Assignment: What is the number of lines in the entries below that include the word "with"? Provide the number only.

Extracted entries:
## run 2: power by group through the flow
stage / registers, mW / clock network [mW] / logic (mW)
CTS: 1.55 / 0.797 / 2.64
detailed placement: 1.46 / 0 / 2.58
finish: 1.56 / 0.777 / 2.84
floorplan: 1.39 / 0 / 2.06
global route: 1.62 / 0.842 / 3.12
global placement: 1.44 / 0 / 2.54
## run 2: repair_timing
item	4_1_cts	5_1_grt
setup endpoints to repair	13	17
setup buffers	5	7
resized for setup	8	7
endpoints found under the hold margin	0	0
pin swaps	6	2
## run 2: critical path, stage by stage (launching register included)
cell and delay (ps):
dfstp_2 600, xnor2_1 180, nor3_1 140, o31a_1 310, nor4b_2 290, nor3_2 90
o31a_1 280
## config.mk

```make
export PLATFORM = sky130hd
export DESIGN_NAME = vid_timing_gen
export DESIGN_NICKNAME = d
export VERILOG_FILES = /design/src/rtl/vtg_pkg.sv /design/src/rtl/vtg_ctrl.sv /design/src/rtl/vtg_datapath.sv /design/src/rtl/vid_timing_gen.sv
export SDC_FILE = /design/constraint.sdc
export NUM_CORES = 2
export LEC_CHECK = 0
export ABC_CLOCK_PERIOD_IN_PS = 10770
export BUFFER_PORTS_ARGS = -buffer_cell sky130_fd_sc_hd__buf_2
export CORE_MARGIN = 2
export CORE_UTILIZATION = 55
export CTS_BUF_LIST = sky130_fd_sc_hd__clkbuf_8
export DETAILED_ROUTE_END_ITERATION = 7
export PLACE_DENSITY = 0.74
export RECOVER_POWER = 25
export SLEW_MARGIN = 20
export SYNTH_ARGS = -nofsm -noshare
export SYNTH_HDL_FRONTEND = slang
export SYNTH_SLANG_ARGS = --single-unit
```

## constraint.sdc

```tcl
create_clock -name clk -period 10.77 [get_ports clk]
set_clock_uncertainty 0.1 [all_clocks]
set_input_delay 0.5385 -clock clk [delete_from_list [all_inputs] [get_ports clk]]
set_output_delay 0.5385 -clock clk [all_outputs]
set_load 0.01 [all_outputs]
```

## src/rtl/vtg_pkg.sv

```systemverilog
package vtg_pkg;
  localparam int H_W   = 16;
  localparam int FC_W  = 24;
  localparam int COL_W = 24;
  localparam int FN_W  = 16;
  localparam int AW    = 4;

  typedef enum logic [AW-1:0] {
    A_HCTL   = 4'd0,
    A_FPER   = 4'd1,
    A_VSW    = 4'd2,
    A_DISPH  = 4'd3,
    A_DISPVS = 4'd4,
    A_DISPVE = 4'd5,
    A_ACTH   = 4'd6,
    A_ACTVS  = 4'd7,
    A_ACTVE  = 4'd8,
    A_BORDER = 4'd9,
    A_UFLOW  = 4'd10,
    A_SKEW   = 4'd11,
    A_POL    = 4'd12,
    A_CNTEN  = 4'd13,
    A_ENGINE = 4'd14
  } vtg_addr_e;

  typedef struct packed {
    logic [H_W-1:0]   hPeriod;
    logic [H_W-1:0]   hsWidth;
    logic [FC_W-1:0]  fPeriod;
    logic [FC_W-1:0]  vsWidth;
    logic [H_W-1:0]   dhStart;
    logic [H_W-1:0]   dhEnd;
    logic [FC_W-1:0]  dvStart;
    logic [FC_W-1:0]  dvEnd;
    logic             ahEn;
    logic [H_W-1:0]   ahStart;
    logic [H_W-1:0]   ahEnd;
    logic             avEn;
    logic [FC_W-1:0]  avStart;
    logic [FC_W-1:0]  avEnd;
    logic [COL_W-1:0] border;
    logic [COL_W-1:0] uflow;
    logic [H_W-1:0]   skew;
    logic [2:0]       pol;
  } vtg_cfg_t;

  typedef struct packed {
    logic run;
    logic hsOn;
    logic vsOn;
    logic dispOn;
    logic actOn;
    logic frameStart;
  } vtg_strobe_t;
endpackage

```

## src/rtl/vtg_ctrl.sv

```systemverilog
module vtg_ctrl
  import vtg_pkg::*;
(
  input  logic              clk,
  input  logic              rstN,
  input  logic              wrEn,
  input  logic [AW-1:0]     wrAddr,
  input  logic [31:0]       wrData,
  output vtg_strobe_t       strobe,
  output logic [2:0]        pol,
  output logic [COL_W-1:0]  border,
  output logic [COL_W-1:0]  uflow,
  output logic [H_W-1:0]    lineCount,
  output logic [FN_W-1:0]   frameCount
);
  vtg_cfg_t        pend, live;
  logic            run;
  logic [1:0]      cntEn;
  logic [FC_W-1:0] fc;
  logic [H_W-1:0]  x, lineNo;
  logic [FN_W-1:0] frames;
  logic            frameEnd, lineEnd;
  logic            inDispH, inDispV, inActH, inActV;

  function automatic logic [H_W-1:0] initX(vtg_cfg_t c);
    return (c.skew == '0) ? '0 : H_W'(c.hPeriod - c.skew);
  endfunction

  // pending copy and immediate controls
  always_ff @(posedge clk) begin
    if (!rstN) begin
      pend  <= '0;
      run   <= 1'b0;
      cntEn <= '0;
    end else if (wrEn) begin
      case (vtg_addr_e'(wrAddr))
        A_HCTL:   begin pend.hPeriod <= wrData[31:16]; pend.hsWidth <= wrData[15:0]; end
        A_FPER:   pend.fPeriod <= wrData[FC_W-1:0];
        A_VSW:    pend.vsWidth <= wrData[FC_W-1:0];
        A_DISPH:  begin pend.dhEnd <= wrData[31:16]; pend.dhStart <= wrData[15:0]; end
        A_DISPVS: pend.dvStart <= wrData[FC_W-1:0];
        A_DISPVE: pend.dvEnd <= wrData[FC_W-1:0];
        A_ACTH:   begin
          pend.ahEn    <= wrData[31];
          pend.ahEnd   <= {1'b0, wrData[30:16]};
          pend.ahStart <= wrData[15:0];
        end
        A_ACTVS:  begin pend.avEn <= wrData[31]; pend.avStart <= wrData[FC_W-1:0]; end
        A_ACTVE:  pend.avEnd <= wrData[FC_W-1:0];
        A_BORDER: pend.border <= wrData[COL_W-1:0];
        A_UFLOW:  pend.uflow <= wrData[COL_W-1:0];
        A_SKEW:   pend.skew <= wrData[H_W-1:0];
        A_POL:    pend.pol <= wrData[2:0];
        A_CNTEN:  cntEn <= wrData[1:0];
        A_ENGINE: run <= wrData[0];
        default:  ;
      endcase
    end
  end

  assign frameEnd = (fc == FC_W'(live.fPeriod - 1'b1));
  assign lineEnd  = (x == H_W'(live.hPeriod - 1'b1));

  // frame and line counters, working copy loaded at frame boundary
  always_ff @(posedge clk) begin
    if (!rstN) begin
      live   <= '0;
      fc     <= '0;
      x      <= '0;
      lineNo <= '0;
      frames <= '0;
    end else if (!run) begin
      live   <= pend;
      fc     <= '0;
      x      <= initX(pend);
      lineNo <= '0;
      frames <= '0;
    end else if (frameEnd) begin
      live   <= pend;
      fc     <= '0;
      x      <= initX(pend);
      lineNo <= '0;
      frames <= frames + 1'b1;
    end else begin
      fc <= fc + 1'b1;
      if (lineEnd) begin
        x      <= '0;
        lineNo <= lineNo + 1'b1;
      end else begin
        x <= x + 1'b1;
      end
    end
  end

  assign inDispH = (x >= live.dhStart) && (x <= live.dhEnd);
  assign inDispV = (fc >= live.dvStart) && (fc <= live.dvEnd);
  assign inActH  = !live.ahEn || ((x >= live.ahStart) && (x <= live.ahEnd));
  assign inActV  = !live.avEn || ((fc >= live.avStart) && (fc <= live.avEnd));

  always_comb begin
    strobe.run        = run;
    strobe.hsOn       = run && (x < live.hsWidth);
    strobe.vsOn       = run && (fc < live.vsWidth);
    strobe.dispOn     = run && inDispH && inDispV;
    strobe.actOn      = run && inDispH && inDispV && inActH && inActV;
    strobe.frameStart = run && (fc == '0);
  end

  assign pol        = live.pol;
  assign border     = live.border;
  assign uflow      = live.uflow;
  assign lineCount  = cntEn[0] ? lineNo : '0;
  assign frameCount = cntEn[1] ? frames : '0;

  a_r1_x_in_line: assert property (@(posedge clk) disable iff (!rstN)
    (run && live.hPeriod != '0 && live.skew < live.hPeriod) |-> (x < live.hPeriod));

  a_r11_stop_parks: assert property (@(posedge clk) disable iff (!rstN)
    !run |=> (fc == '0 && lineNo == '0));

  a_r12_live_hold: assert property (@(posedge clk) disable iff (!rstN)
    (run && !frameEnd) |=> $stable(live));
endmodule

```

## src/rtl/vtg_datapath.sv

```systemverilog
module vtg_datapath
  import vtg_pkg::*;
(
  input  logic             clk,
  input  logic             rstN,
  input  vtg_strobe_t      strobe,
  input  logic [2:0]       pol,
  input  logic [COL_W-1:0] border,
  input  logic [COL_W-1:0] uflow,
  input  logic             pixValid,
  input  logic [COL_W-1:0] pixIn,
  output logic             hsync,
  output logic             vsync,
  output logic             de,
  output logic [COL_W-1:0] pixOut,
  output logic             vsStart,
  output logic             underrun
);
  logic [COL_W-1:0] colourSel;

  always_comb begin
    if (strobe.actOn)       colourSel = pixValid ? pixIn : uflow;
    else if (strobe.dispOn) colourSel = border;
    else                    colourSel = '0;
  end

  always_ff @(posedge clk) begin
    if (!rstN) begin
      hsync    <= 1'b0;
      vsync    <= 1'b0;
      de       <= 1'b0;
      pixOut   <= '0;
      vsStart  <= 1'b0;
      underrun <= 1'b0;
    end else begin
      hsync    <= strobe.hsOn ^ pol[0];
      vsync    <= strobe.vsOn ^ pol[1];
      de       <= strobe.dispOn ^ pol[2];
      pixOut   <= colourSel;
      vsStart  <= strobe.frameStart;
      underrun <= strobe.actOn && !pixValid;
    end
  end

  a_r6_underrun_colour: assert property (@(posedge clk) disable iff (!rstN)
    underrun |-> (pixOut == $past(uflow)));

  a_r3_de_in_window: assert property (@(posedge clk) disable iff (!rstN)
    (de != $past(pol[2])) |-> $past(strobe.dispOn));
endmodule

```

## src/rtl/vid_timing_gen.sv

```systemverilog
module vid_timing_gen
  import vtg_pkg::*;
(
  input  logic             clk,
  input  logic             rstN,
  input  logic             wrEn,
  input  logic [AW-1:0]    wrAddr,
  input  logic [31:0]      wrData,
  input  logic             pixValid,
  input  logic [COL_W-1:0] pixIn,
  output logic             hsync,
  output logic             vsync,
  output logic             de,
  output logic [COL_W-1:0] pixOut,
  output logic             vsStart,
  output logic             underrun,
  output logic [H_W-1:0]   lineCount,
  output logic [FN_W-1:0]  frameCount
);
  vtg_strobe_t      strobe;
  logic [2:0]       pol;
  logic [COL_W-1:0] border, uflow;

  vtg_ctrl u_ctrl (
    .clk(clk), .rstN(rstN), .wrEn(wrEn), .wrAddr(wrAddr), .wrData(wrData),
    .strobe(strobe), .pol(pol), .border(border), .uflow(uflow),
    .lineCount(lineCount), .frameCount(frameCount)
  );

  vtg_datapath u_dp (
    .clk(clk), .rstN(rstN), .strobe(strobe), .pol(pol), .border(border),
    .uflow(uflow), .pixValid(pixValid), .pixIn(pixIn), .hsync(hsync),
    .vsync(vsync), .de(de), .pixOut(pixOut), .vsStart(vsStart),
    .underrun(underrun)
  );
endmodule

```

==> impl_metrics.ini <==
[cts]
clock_sinks = 704
post_cts_resized = 0
cts_root_buf = clkbuf_8
clock_latency_ns = 0.75
cts_buffer_depth = 3
clk_pin_slew_ns = 0.06
htreeDepth = 3
cts_tree = built
cts_made_buffers = 111

[final_layout]
area_delta_synth_final_pct = 9.80
seqCellArea_mm2 = 0.0141
nNetsFinal = 4531
fillers = 5320
multiInputGateArea_mm2 = 0.0168
drive_above_1_share_pct = 7.82

[floorplan]
die_w_um = 248
io_pins = 125
dieArea_mm2 = 0.0614
die_height_um = 248
rows = 89
core_mm2 = 0.0589
start_util_pct = 55.5

[worst_setup_path]
worstSetupPathType = primary input to flop
path_cells = clkbuf_1 -> inv_8 -> clkbuf_1 -> buf_12 -> nor2_1 -> o21ai_0 -> mux2i_1 -> a31oi_1 -> o41ai_1
endpoint_kind = flop
crit_path_top_delay_cell = clkbuf_1
cp_common_cell = clkbuf_1
startpoint_type = primary input
cp_max_fo = 201
critical_path.max_stage_delay_ns = 2.31
worstPathArrival_ns = 5.84
worstPathRequired_ns = 11.26

[power]
cellPowerDensity_mw_per_mm2 = 146
peakVddDrop_v = 0.000111
finalPower_w = 0.00524
leakage_nw = 13.0

[yosys]
synthXorXnorAreaFrac_pct = 3.16
synth_fa_ha_area_share_pct = 8.45
synth_edf_count = 0
syn_nets = 4507
ys_types = 69
synthSimpleGateAreaFrac_pct = 22.8
synth_top_area_share_pct = 43.1
synth_top_family_by_area = simple AND/OR/NAND/NOR gates
synth_mux_area_share_pct = 1.97
synth-seq-area-share_pct = 43.1
postSynth.asyncResetShare_pct = 0
synth-seq-cells = 704
avgSynthCellArea_um2 = 7.74
ys_top_cells_by_area = dfxtp_1, nand2_1, a21oi_1
synth_ff_type = dfxtp_1
synth_compound_area_share_pct = 14.7
yosysTopAreaCell = dfxtp_1
syn_inst = 4223
synth_warnings = 0
syn_area_mm2 = 0.0327

[sta]
fin_crit_sh_pct = 49.7
slew_violations = 289
fin_ws_ns = 5.42
period_minus_slack_ns = 5.35
timing.fmax_mhz = 187
rsz0062_at_grt = false
slew-limit-headroom_pct = -138
setup_viol = 0
hold_viol_final = 0
finalSetupTns_ns = 0
tightest_slew_ns = 3.57

[global_route]
grt_pass1_vias = 26100
antenna_found_initial = 8
gr-total-overflow = 0
gr-usage-all-layers_pct = 29.7
grt_start_max_net_pins = 202
grt_pass1_wl_mm = 143

[routing]
vias = 28700
via_per_inst = 5.63
ant_nets = 0
drtPass1Iterations = 5
wire_per_inst_um = 18.0
wl_mm = 92.0
drt-initial-drc-count = 2447
route.detailed.drc = 0

[flow_run]
max-cap-violations = 5

[run_status]
failed_checks = capacitance limit, slew limit
status = complete, but fails checks

[placement]
portBuffers = 124
pre_cts_slack_ns = 5.67
gp_congestion = 0.949
post-dp-hpwl_mm = 57.9

[worst_hold_path]
hold_path_class = primary input to flop
==> worst paths after layout <==
path / from / to / slack (ns) / depth (start not counted)
max: rstN / u_dp.vsync / 5.42 / 9
min: pixIn[19] / u_dp.pixOut[19] / 0.1 / 4
max reg2reg: u_ctrl.live[253] / u_ctrl.live[234] / 5.59 / 12
min reg2reg: u_ctrl.pend[104] / u_ctrl.live[104] / 0.33 / 2
==> report_power, final <==
part / leakage (nW) / internal [W] / switching, W
combinational: 6.01 / 0.0000940 / 0.000206
clock: 1.28 / 0.00122 / 0.00107
sequential: 5.68 / 0.00263 / 0.0000238
total: 13.0 / 0.00394 / 0.00130
==> worst max-delay path, delay by kind of cell <==
family,cells,cell delay (ns)
compound gates,3,0.42
buf+inv,4,4.44
simple gates,1,0.13
mux,1,0.09
==> synthesized netlist by cell type, drive strengths merged, types with 5 or more instances <==
cell type  count
mux2          25
a21o          33
nor4          22
nor3          37
nand4         50
or2            6
nand3         51
o41ai          5
ha           219
nand2b        18
o22ai         16
nor2b         18
xor2          52
and3          22
inv          230
or4b           5
a21oi        671
or3           14
o21ai         47
or4           23
mux2i         34
clkbuf       213
and4           5
buf           46
o31ai          9
nor3b          6
and2          37
a211oi        19
nand2       1334
nor4b          5
o311ai         5
nor2          98
dfxtp        704
xnor2         66
o211ai        18
a31oi          6
==> sequential cells by signal, indices dropped and copies added, names as in the netlist <==
register       cells
u_ctrl.cntEn       2
u_ctrl.frames     16
u_dp.de            1
u_ctrl.lineNo     16
u_ctrl.x          16
u_dp.pixOut       24
u_ctrl.run         1
u_ctrl.uflow      24
u_ctrl.live      241
u_dp.hsync         1
u_dp.underrun      1
u_ctrl.border     24
u_ctrl.pend      308
u_ctrl.fc         24
u_ctrl.pol         3
u_dp.vsStart       1
u_dp.vsync         1
==> per-stage QoR <==
| stage | hold WS (ns) | utilization [%] | instance area [µm²] | std cells |
|---|---|---|---|---|
| 6_report | 0.0967 | 60.9 | 35900 | 5102 |
| 5_1_grt | 0.0732 | 60.9 | 35900 | 5099 |
| 4_1_cts | 0.0608 | 61.0 | 35900 | 5096 |
| 3_5_place_dp | 0.343 | 57.0 | 33600 | 4898 |
| 3_3_place_gp | 0.337 | 57.0 | 33600 | 4898 |
| 2_1_floorplan | 0.329 | - | 32700 | 4223 |
==> area by class of cell <==
type                       instances  area share [%]
antenna                            5          0.0349
clock buffer                     138            5.29
clock inverter                    52           0.900
inverter                         230            2.43
multi-input combinational       3030            46.7
sequential                       704            39.3
tap                              773            2.70
timing repair buffer             170            2.66
==> per-layer routing <==
layer / part of all wire, % / vias to the layer above / track usage, %
met5: 0.0087 / - / 0
met4: 3.4 / 2 / 11.9
met3: 9.1 / 204 / 6.74
met2: 43 / 1028 / 44.8
met1: 45 / 13400 / 40.9
li1: - / 14100 / -
==> logic make-up after synthesis <==
| logic type | after synthesis |
|---|---|
| AND/OR/NAND/NOR | 1759 |
| AO/OA/AOI/OAI | 873 |
| flip-flops | 704 |
| buffers and inverters | 489 |
| adder cells (fa/ha/maj) | 220 |
| XOR/XNOR | 118 |
| multiplexers | 60 |
==> repair_timing <==
item | 4_1_cts | 5_1_grt
hold buffers | 8 | 0
hold endpoints to repair | 25 | 0
buffers inserted | 0 | 0
==> cells in the final DEF, fill, tap and decap left out, types with 32 or more instances in the layout <==
| master | count |
|---|---|
| nand2_1 | 1334 |
| dfxtp_1 | 704 |
| o21ai_0 | 47 |
| xnor2_1 | 66 |
| buf_2 | 94 |
| clkbuf_8 | 138 |
| inv_1 | 265 |
| ha_1 | 219 |
| mux2i_1 | 34 |
| clkbuf_1 | 34 |
| a21oi_1 | 671 |
| xor2_1 | 52 |
| nand4_1 | 50 |
| nor2_1 | 96 |
| nor3_1 | 34 |
| a21o_1 | 33 |
| nand3_1 | 50 |
| and2_1 | 37 |
| buf_4 | 32 |
Power figures use the tool's default switching activity.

Exercise answer: 2